A partial explanation for this observation could be the time degradation of the adhesion between silver oxide layers of the electrodes of type B3 in the electrolyte, which increases the effective impedance of the electrodes in the electrolyte, leading to an increase in its corresponding noise level.

One of the reasons for temporal degradation of the adhesion between silver oxide layers could be the fact that the three layers of deposited silver are not exactly similar to each other: the first silver oxide layer is heated in the furnace three times while the second layer is exposed to heat twice, and the third layer is exposed to heat only once. Therefore, the disparity between different layers would be one of the most probable reasons for adhesion degradation between layers.

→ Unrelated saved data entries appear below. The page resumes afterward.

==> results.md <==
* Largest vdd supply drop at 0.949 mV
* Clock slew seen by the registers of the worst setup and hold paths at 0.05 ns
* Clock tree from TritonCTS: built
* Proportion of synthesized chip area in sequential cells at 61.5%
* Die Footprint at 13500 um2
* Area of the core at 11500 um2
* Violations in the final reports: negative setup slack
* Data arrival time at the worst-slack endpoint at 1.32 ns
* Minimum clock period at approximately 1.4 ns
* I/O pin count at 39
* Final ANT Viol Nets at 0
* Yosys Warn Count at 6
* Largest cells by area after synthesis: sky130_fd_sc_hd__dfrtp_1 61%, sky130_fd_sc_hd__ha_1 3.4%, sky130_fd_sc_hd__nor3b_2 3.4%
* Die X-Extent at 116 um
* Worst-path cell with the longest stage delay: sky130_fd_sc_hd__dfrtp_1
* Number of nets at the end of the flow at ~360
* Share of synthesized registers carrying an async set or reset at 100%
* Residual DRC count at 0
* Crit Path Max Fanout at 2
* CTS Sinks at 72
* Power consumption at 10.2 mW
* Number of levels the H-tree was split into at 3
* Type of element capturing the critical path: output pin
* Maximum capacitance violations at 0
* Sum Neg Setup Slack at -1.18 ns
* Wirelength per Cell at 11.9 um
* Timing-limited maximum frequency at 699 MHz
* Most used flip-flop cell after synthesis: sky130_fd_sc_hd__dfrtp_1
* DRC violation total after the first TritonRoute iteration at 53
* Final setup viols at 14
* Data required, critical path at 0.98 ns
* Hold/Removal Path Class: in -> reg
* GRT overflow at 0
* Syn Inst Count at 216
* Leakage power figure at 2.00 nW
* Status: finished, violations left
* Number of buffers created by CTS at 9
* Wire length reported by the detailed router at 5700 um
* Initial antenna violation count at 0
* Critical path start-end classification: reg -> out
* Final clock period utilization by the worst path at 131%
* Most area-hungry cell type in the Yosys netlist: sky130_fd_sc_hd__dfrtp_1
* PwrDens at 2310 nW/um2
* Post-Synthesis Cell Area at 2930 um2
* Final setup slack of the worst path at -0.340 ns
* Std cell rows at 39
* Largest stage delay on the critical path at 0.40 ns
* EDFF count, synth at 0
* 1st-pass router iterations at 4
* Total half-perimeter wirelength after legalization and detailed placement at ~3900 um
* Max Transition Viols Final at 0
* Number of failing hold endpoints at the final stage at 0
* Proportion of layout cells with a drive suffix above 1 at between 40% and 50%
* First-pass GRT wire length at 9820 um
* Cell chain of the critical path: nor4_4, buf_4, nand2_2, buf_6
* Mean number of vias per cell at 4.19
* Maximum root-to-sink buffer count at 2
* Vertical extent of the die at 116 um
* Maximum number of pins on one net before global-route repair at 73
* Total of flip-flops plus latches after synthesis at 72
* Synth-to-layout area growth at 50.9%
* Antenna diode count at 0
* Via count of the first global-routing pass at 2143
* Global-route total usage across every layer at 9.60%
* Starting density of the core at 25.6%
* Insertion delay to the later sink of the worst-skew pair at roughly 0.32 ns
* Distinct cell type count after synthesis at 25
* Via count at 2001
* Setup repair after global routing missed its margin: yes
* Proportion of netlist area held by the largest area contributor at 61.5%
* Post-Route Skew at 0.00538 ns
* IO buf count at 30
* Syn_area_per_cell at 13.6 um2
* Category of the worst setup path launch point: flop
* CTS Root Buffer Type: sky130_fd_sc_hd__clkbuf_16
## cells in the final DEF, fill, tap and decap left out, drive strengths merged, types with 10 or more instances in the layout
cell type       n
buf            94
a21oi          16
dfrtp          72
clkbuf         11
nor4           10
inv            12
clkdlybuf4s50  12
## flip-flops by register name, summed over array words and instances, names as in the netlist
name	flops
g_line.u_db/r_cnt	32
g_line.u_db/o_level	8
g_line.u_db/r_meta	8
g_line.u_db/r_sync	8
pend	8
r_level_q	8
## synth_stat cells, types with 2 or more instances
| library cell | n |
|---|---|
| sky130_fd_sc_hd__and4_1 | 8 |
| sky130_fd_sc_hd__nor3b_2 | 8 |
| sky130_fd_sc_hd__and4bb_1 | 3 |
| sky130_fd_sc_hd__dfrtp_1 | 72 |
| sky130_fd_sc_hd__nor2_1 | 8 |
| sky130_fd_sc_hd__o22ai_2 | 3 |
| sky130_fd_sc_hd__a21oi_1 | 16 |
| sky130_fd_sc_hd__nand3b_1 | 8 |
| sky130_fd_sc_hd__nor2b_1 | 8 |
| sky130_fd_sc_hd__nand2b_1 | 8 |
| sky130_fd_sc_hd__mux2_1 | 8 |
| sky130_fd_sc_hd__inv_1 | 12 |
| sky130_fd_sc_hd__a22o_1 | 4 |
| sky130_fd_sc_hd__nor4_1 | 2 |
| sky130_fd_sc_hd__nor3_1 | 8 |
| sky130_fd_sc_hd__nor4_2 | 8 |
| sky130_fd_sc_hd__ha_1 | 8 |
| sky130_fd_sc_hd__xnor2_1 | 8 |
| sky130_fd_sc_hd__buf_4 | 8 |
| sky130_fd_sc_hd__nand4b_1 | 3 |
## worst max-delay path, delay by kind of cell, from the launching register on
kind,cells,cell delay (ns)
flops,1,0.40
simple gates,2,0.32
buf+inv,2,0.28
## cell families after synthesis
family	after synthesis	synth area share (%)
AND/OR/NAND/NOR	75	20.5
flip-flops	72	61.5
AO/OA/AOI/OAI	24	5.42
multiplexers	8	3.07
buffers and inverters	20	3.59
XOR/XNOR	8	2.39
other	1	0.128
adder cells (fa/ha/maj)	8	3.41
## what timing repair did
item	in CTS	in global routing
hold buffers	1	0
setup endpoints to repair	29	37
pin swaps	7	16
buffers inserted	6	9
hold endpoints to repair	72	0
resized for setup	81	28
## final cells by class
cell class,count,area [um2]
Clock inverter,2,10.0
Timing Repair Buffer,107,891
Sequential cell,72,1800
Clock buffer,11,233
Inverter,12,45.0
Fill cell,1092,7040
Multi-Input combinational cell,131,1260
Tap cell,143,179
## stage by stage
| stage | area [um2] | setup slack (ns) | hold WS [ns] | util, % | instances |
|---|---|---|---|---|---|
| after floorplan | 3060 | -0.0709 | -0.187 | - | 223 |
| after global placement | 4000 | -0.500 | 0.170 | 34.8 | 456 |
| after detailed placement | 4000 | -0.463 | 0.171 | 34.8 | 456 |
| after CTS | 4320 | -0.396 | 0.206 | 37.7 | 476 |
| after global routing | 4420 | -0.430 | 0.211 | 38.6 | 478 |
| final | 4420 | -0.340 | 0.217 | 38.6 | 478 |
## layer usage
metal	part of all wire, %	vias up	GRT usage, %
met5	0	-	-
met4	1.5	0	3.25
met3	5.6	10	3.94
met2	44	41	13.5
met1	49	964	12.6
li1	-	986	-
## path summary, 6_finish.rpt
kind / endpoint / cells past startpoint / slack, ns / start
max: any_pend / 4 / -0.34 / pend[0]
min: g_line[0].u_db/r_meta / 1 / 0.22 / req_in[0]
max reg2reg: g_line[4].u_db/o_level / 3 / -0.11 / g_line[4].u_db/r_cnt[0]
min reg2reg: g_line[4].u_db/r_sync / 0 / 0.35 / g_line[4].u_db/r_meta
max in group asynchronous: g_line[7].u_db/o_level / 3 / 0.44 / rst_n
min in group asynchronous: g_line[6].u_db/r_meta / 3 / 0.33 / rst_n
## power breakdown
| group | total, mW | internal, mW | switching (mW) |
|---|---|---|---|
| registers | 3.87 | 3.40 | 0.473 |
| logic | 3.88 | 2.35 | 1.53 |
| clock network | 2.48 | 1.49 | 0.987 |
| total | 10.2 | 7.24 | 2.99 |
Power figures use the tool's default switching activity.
File: src/rtl/fetch_unit.sv
// Instruction fetch stage: PC sequencing, one-entry skid buffer and
// registered output to decode, with redirect flush and HALT detection.
module fetch_unit (
    input  logic        clk,
    input  logic        rst_n,
    output logic        imem_req,
    output logic [15:0] imem_addr,
    input  logic        imem_ready,
    input  logic [15:0] imem_rdata,
    input  logic        stall,
    input  logic        redirect,
    input  logic [15:0] redirect_pc,
    output logic [15:0] instr,
    output logic        instr_valid,
    output logic [15:0] pc_out,
    output logic [15:0] pc_plus2,
    output logic        halted
);

    typedef enum logic {
        FETCH = 1'b0,
        HALT  = 1'b1
    } state_e;

    state_e      state_q, state_d;
    logic [15:0] pc_q, pc_d;
    logic        buf_valid_q, buf_valid_d;
    logic [15:0] buf_instr_q, buf_instr_d;
    logic [15:0] buf_pc_q, buf_pc_d;
    logic        out_valid_q, out_valid_d;
    logic [15:0] out_instr_q, out_instr_d;
    logic [15:0] out_pc_q, out_pc_d;
    logic        halted_q, halted_d;

    logic accept;
    logic consume;
    logic out_load_ok;

    assign imem_req    = rst_n && (state_q == FETCH) && !buf_valid_q;
    assign imem_addr   = pc_q;
    assign accept      = imem_req && imem_ready && !redirect;
    assign consume     = out_valid_q && !stall;
    assign out_load_ok = !out_valid_q || consume;

    assign instr       = out_instr_q;
    assign instr_valid = out_valid_q;
    assign pc_out      = out_pc_q;
    assign pc_plus2    = out_pc_q + 16'd2;
    assign halted      = halted_q;

    always_comb begin
        state_d     = state_q;
        pc_d        = pc_q;
        buf_valid_d = buf_valid_q;
        buf_instr_d = buf_instr_q;
        buf_pc_d    = buf_pc_q;
        out_valid_d = out_valid_q;
        out_instr_d = out_instr_q;
        out_pc_d    = out_pc_q;
        halted_d    = halted_q;

        if (redirect) begin
            state_d     = FETCH;
            pc_d        = redirect_pc;
            buf_valid_d = 1'b0;
            out_valid_d = 1'b0;
            halted_d    = 1'b0;
        end else begin
            // A full buffer implies no request, so buffer and response
            // never compete for the output register in the same cycle.
            if (out_load_ok) begin
                if (buf_valid_q) begin
                    out_valid_d = 1'b1;
                    out_instr_d = buf_instr_q;
                    out_pc_d    = buf_pc_q;
                    buf_valid_d = 1'b0;
                end else if (accept) begin
                    out_valid_d = 1'b1;
                    out_instr_d = imem_rdata;
                    out_pc_d    = pc_q;
                end else begin
                    out_valid_d = 1'b0;
                end
            end else if (accept) begin
                buf_valid_d = 1'b1;
                buf_instr_d = imem_rdata;
                buf_pc_d    = pc_q;
            end

            if (accept) begin
                pc_d = pc_q + 16'd2;
                if (imem_rdata[15:11] == 5'b00000) begin
                    state_d  = HALT;
                    halted_d = 1'b1;
                end
            end
        end
    end

    always_ff @(posedge clk or negedge rst_n) begin
        if (!rst_n) begin
            state_q     <= FETCH;
            pc_q        <= 16'h0000;
            buf_valid_q <= 1'b0;
            buf_instr_q <= 16'h0800;
            buf_pc_q    <= 16'h0000;
            out_valid_q <= 1'b0;
            out_instr_q <= 16'h0800;
            out_pc_q    <= 16'h0000;
            halted_q    <= 1'b0;
        end else begin
            state_q     <= state_d;
            pc_q        <= pc_d;
            buf_valid_q <= buf_valid_d;
            buf_instr_q <= buf_instr_d;
            buf_pc_q    <= buf_pc_d;
            out_valid_q <= out_valid_d;
            out_instr_q <= out_instr_d;
            out_pc_q    <= out_pc_d;
            halted_q    <= halted_d;
        end
    end

endmodule
==> config.mk <==
export PLATFORM = sky130hd
export DESIGN_NAME = pc_unit
export DESIGN_NICKNAME = d
export VERILOG_FILES = /design/src/rtl/pc_pkg.sv /design/src/rtl/pc_next_sel.sv /design/src/rtl/pc_unit.sv
export SDC_FILE = /design/constraint.sdc
export NUM_CORES = 1
export LEC_CHECK = 0
export BUFFER_PORTS_ARGS = -buffer_cell sky130_fd_sc_hd__buf_2
export CAP_MARGIN = 5
export CORE_ASPECT_RATIO = 1.4
export CORE_MARGIN = 4
export CORE_UTILIZATION = 45
export DETAILED_ROUTE_END_ITERATION = 6
export PLACE_DENSITY = 0.73
export RECOVER_POWER = 100
export SYNTH_ARGS = -nofsm -noshare
export SYNTH_HDL_FRONTEND = slang
export SYNTH_SLANG_ARGS = --single-unit
==> constraint.sdc <==
create_clock -name Clk -period 5.4 [get_ports Clk]
set_input_delay 0.54 -clock Clk [delete_from_list [all_inputs] [get_ports Clk]]
set_output_delay 0.54 -clock Clk [all_outputs]
set_load 0.05 [all_outputs]
==> src/rtl/pc_pkg.sv <==
// Shared constants, selection encoding and helpers for the program counter unit.
package pc_pkg;

    localparam int unsigned CAUSE_W       = 5;
    localparam int unsigned DEF_WIDTH     = 32;
    localparam int unsigned DEF_STEP      = 4;
    localparam logic [31:0] DEF_RESET_VEC = 32'h0000_0000;
    localparam logic [31:0] DEF_EXC_VEC   = 32'h0000_0008;

    // Cause codes written on trap entry.
    localparam logic [CAUSE_W-1:0] IRQ_CODE   = 5'd0;
    localparam logic [CAUSE_W-1:0] ALIGN_CODE = 5'd4;

    // Source of the next fetch address, lowest to highest priority.
    typedef enum logic [2:0] {
        SEL_SEQ,
        SEL_BRANCH,
        SEL_ERET,
        SEL_IRQ,
        SEL_ALIGN,
        SEL_EXC
    } sel_e;

    // A branch target is misaligned when it is not on a word boundary.
    function automatic logic misaligned(input logic [1:0] lsb);
        return lsb != 2'b00;
    endfunction

endpackage

==> src/rtl/pc_next_sel.sv <==
// Combinational next-state selection for the program counter unit.
module pc_next_sel
    import pc_pkg::*;
#(
    parameter int unsigned       WIDTH   = DEF_WIDTH,
    parameter logic [WIDTH-1:0]  EXC_VEC = WIDTH'(DEF_EXC_VEC),
    parameter int unsigned       STEP    = DEF_STEP
) (
    input  logic [WIDTH-1:0]   pc,
    input  logic [WIDTH-1:0]   epc,
    input  logic [CAUSE_W-1:0] cause,
    input  logic               ie,
    input  logic               irq_pend,
    input  logic               br_take,
    input  logic [WIDTH-1:0]   br_target,
    input  logic               exc,
    input  logic [CAUSE_W-1:0] exc_code,
    input  logic               eret,
    output logic [WIDTH-1:0]   pc_next_c,
    output logic [WIDTH-1:0]   epc_next_c,
    output logic [CAUSE_W-1:0] cause_next_c,
    output logic               ie_next_c,
    output logic               trap_c,
    output logic               irq_take_c
);

    sel_e             sel;
    logic [WIDTH-1:0] seq_addr;
    logic [WIDTH-1:0] resume_addr;
    logic             br_fault;

    // Sequential address wraps naturally at the top of the address space.
    assign seq_addr    = pc + WIDTH'(STEP);
    assign br_fault    = br_take & misaligned(br_target[1:0]);
    // Where execution would have continued had the interrupt not been taken.
    assign resume_addr = br_take ? br_target : seq_addr;

    // Priority encode the redirect source.
    always_comb begin
        sel = SEL_SEQ;
        if (exc) begin
            sel = SEL_EXC;
        end else if (br_fault) begin
            sel = SEL_ALIGN;
        end else if (irq_pend && ie) begin
            sel = SEL_IRQ;
        end else if (eret) begin
            sel = SEL_ERET;
        end else if (br_take) begin
            sel = SEL_BRANCH;
        end
    end

    // Produce next architectural state for the selected source.
    always_comb begin
        pc_next_c    = seq_addr;
        epc_next_c   = epc;
        cause_next_c = cause;
        ie_next_c    = ie;
        trap_c       = 1'b0;
        irq_take_c   = 1'b0;
        case (sel)
            SEL_EXC: begin
                pc_next_c    = EXC_VEC;
                epc_next_c   = pc;
                cause_next_c = exc_code;
                ie_next_c    = 1'b0;
                trap_c       = 1'b1;
            end
            SEL_ALIGN: begin
                pc_next_c    = EXC_VEC;
                epc_next_c   = pc;
                cause_next_c = ALIGN_CODE;
                ie_next_c    = 1'b0;
                trap_c       = 1'b1;
            end
            SEL_IRQ: begin
                pc_next_c    = EXC_VEC;
                epc_next_c   = resume_addr;
                cause_next_c = IRQ_CODE;
                ie_next_c    = 1'b0;
                trap_c       = 1'b1;
                irq_take_c   = 1'b1;
            end
            SEL_ERET: begin
                pc_next_c = epc;
                ie_next_c = 1'b1;
            end
            SEL_BRANCH: begin
                pc_next_c = br_target;
            end
            default: begin
                pc_next_c = seq_addr;
            end
        endcase
    end

endmodule
File: src/rtl/game_sequencer.sv
// Game-level sequencer: start/serve/run/lost/over flow, lives, score and
// ball speed, with frame-based countdowns and a pause toggle during play.
module game_sequencer #(
  parameter int LIVES        = 3,
  parameter int SERVE_FRAMES = 60,
  parameter int LOST_FRAMES  = 90,
  parameter int OVER_FRAMES  = 120,
  parameter int SCORE_W      = 10,
  parameter int SPEEDUP_HITS = 8,
  parameter int MAX_SPEED    = 3
) (
  input logic              iCLK,
  input logic              iRST_n,
  game_sequencer_if.slave  bus
);

  localparam int MAX_SL = (SERVE_FRAMES > LOST_FRAMES) ? SERVE_FRAMES : LOST_FRAMES;
  localparam int MAXF   = (MAX_SL > OVER_FRAMES) ? MAX_SL : OVER_FRAMES;
  localparam int CNT_W  = $clog2(MAXF + 1);
  localparam int HIT_W  = $clog2(SPEEDUP_HITS + 1);

  localparam logic [CNT_W-1:0] SERVE_LAST = CNT_W'(SERVE_FRAMES);
  localparam logic [CNT_W-1:0] LOST_LAST  = CNT_W'(LOST_FRAMES);
  localparam logic [CNT_W-1:0] OVER_LAST  = CNT_W'(OVER_FRAMES);
  localparam logic [HIT_W-1:0] HIT_LAST   = HIT_W'(SPEEDUP_HITS);

  typedef enum logic [2:0] {IDLE, SERVE, RUN, LOST, OVER} state_t;

  function automatic logic [SCORE_W-1:0] sat_inc_score(input logic [SCORE_W-1:0] v);
    return (v == {SCORE_W{1'b1}}) ? v : v + SCORE_W'(1);
  endfunction

  function automatic logic [1:0] sat_inc_speed(input logic [1:0] v);
    return (v >= 2'(MAX_SPEED)) ? v : v + 2'd1;
  endfunction

  state_t             state, state_n;
  logic [CNT_W-1:0]   frame_cnt, frame_n, frame_inc;
  logic [HIT_W-1:0]   hit_cnt, hit_n, hit_inc;
  logic               pause_f, pause_n;
  logic [2:0]         lives, lives_n;
  logic [SCORE_W-1:0] score, score_n;
  logic [1:0]         speed, speed_n;
  logic [1:0]         page, page_n;
  logic               ball_en, ball_en_n;
  logic               ball_serve, ball_serve_n;
  logic               start_q, pause_q;
  logic               start_press, pause_press;

  assign start_press = bus.iSTART_KEY & ~start_q;
  assign pause_press = bus.iPAUSE_KEY & ~pause_q;
  assign frame_inc   = frame_cnt + CNT_W'(1);
  assign hit_inc     = hit_cnt + HIT_W'(1);

  always_comb begin
    state_n      = state;
    frame_n      = frame_cnt;
    hit_n        = hit_cnt;
    pause_n      = pause_f;
    lives_n      = lives;
    score_n      = score;
    speed_n      = speed;
    ball_serve_n = 1'b0;
    case (state)
      IDLE: if (start_press) begin
        lives_n = 3'(LIVES);
        score_n = '0;
        speed_n = '0;
        hit_n   = '0;
        frame_n = '0;
        state_n = SERVE;
      end
      SERVE: if (bus.iFRAME_TICK) begin
        if (frame_inc == SERVE_LAST) begin
          frame_n      = '0;
          ball_serve_n = 1'b1;
          state_n      = RUN;
        end else begin
          frame_n = frame_inc;
        end
      end
      RUN: begin
        if (pause_f) begin
          if (pause_press) pause_n = 1'b0;
        end else if (bus.iBALL_LOST) begin
          // A lost ball overrides any hit or pause press arriving with it.
          lives_n = lives - 3'd1;
          frame_n = '0;
          speed_n = '0;
          hit_n   = '0;
          state_n = LOST;
        end else begin
          if (pause_press) pause_n = 1'b1;
          if (bus.iPADDLE_HIT) begin
            score_n = sat_inc_score(score);
            if (hit_inc == HIT_LAST) begin
              speed_n = sat_inc_speed(speed);
              hit_n   = '0;
            end else begin
              hit_n = hit_inc;
            end
          end
        end
      end
      LOST: begin
        speed_n = '0;
        hit_n   = '0;
        if (bus.iFRAME_TICK) begin
          if (frame_inc == LOST_LAST) begin
            frame_n = '0;
            state_n = (lives == 3'd0) ? OVER : SERVE;
          end else begin
            frame_n = frame_inc;
          end
        end
      end
      OVER: begin
        if (bus.iFRAME_TICK && (frame_cnt != OVER_LAST)) frame_n = frame_inc;
        if (start_press && (frame_cnt == OVER_LAST)) begin
          frame_n = '0;
          state_n = IDLE;
        end
      end
      default: state_n = IDLE;
    endcase
    if (state_n != RUN) pause_n = 1'b0;

    // Outputs are registered from the next state so they change with it.
    case (state_n)
      IDLE:    page_n = 2'b00;
      RUN:     page_n = pause_n ? 2'b10 : 2'b01;
      OVER:    page_n = 2'b11;
      default: page_n = 2'b01;
    endcase
    ball_en_n = (state_n == RUN) && !pause_n;
  end

  always_ff @(posedge iCLK) begin
    if (!iRST_n) begin
      state      <= IDLE;
      frame_cnt  <= '0;
      hit_cnt    <= '0;
      pause_f    <= 1'b0;
      lives      <= '0;
      score      <= '0;
      speed      <= '0;
      page       <= 2'b00;
      ball_en    <= 1'b0;
      ball_serve <= 1'b0;
      start_q    <= 1'b1;
      pause_q    <= 1'b1;
    end else begin
      state      <= state_n;
      frame_cnt  <= frame_n;
      hit_cnt    <= hit_n;
      pause_f    <= pause_n;
      lives      <= lives_n;
      score      <= score_n;
      speed      <= speed_n;
      page       <= page_n;
      ball_en    <= ball_en_n;
      ball_serve <= ball_serve_n;
      start_q    <= bus.iSTART_KEY;
      pause_q    <= bus.iPAUSE_KEY;
    end
  end

  assign bus.oPAGE       = page;
  assign bus.oBALL_EN    = ball_en;
  assign bus.oBALL_SERVE = ball_serve;
  assign bus.oLIVES      = lives;
  assign bus.oSCORE      = score;
  assign bus.oSPEED      = speed;

endmodule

Another perception from figure 7 is that the noise level at 1 Hz, immediately after insertion, for type B3 is less than the corresponding noise level for B1, which is due to thicker layer of porous silver chloride in B3 compared to B1. This observation is verified by Electrochemical Impedance Spectroscopy (EIS) measurement (Autolab PGSTAT302N) comparing the impedance of electrodes type B1 and B3, conducted immediately after inserting them in electrolyte, which their corresponding results are shown as Bode plots and Nyquist diagrams in figure 8. As shown in figure 8(a), the real part of impedance of electrode type B3 is lower than that of electrode type B1, which is in harmony with the DC offset in noise spectrum density (figure 7, B1 immediately and B3 immediately).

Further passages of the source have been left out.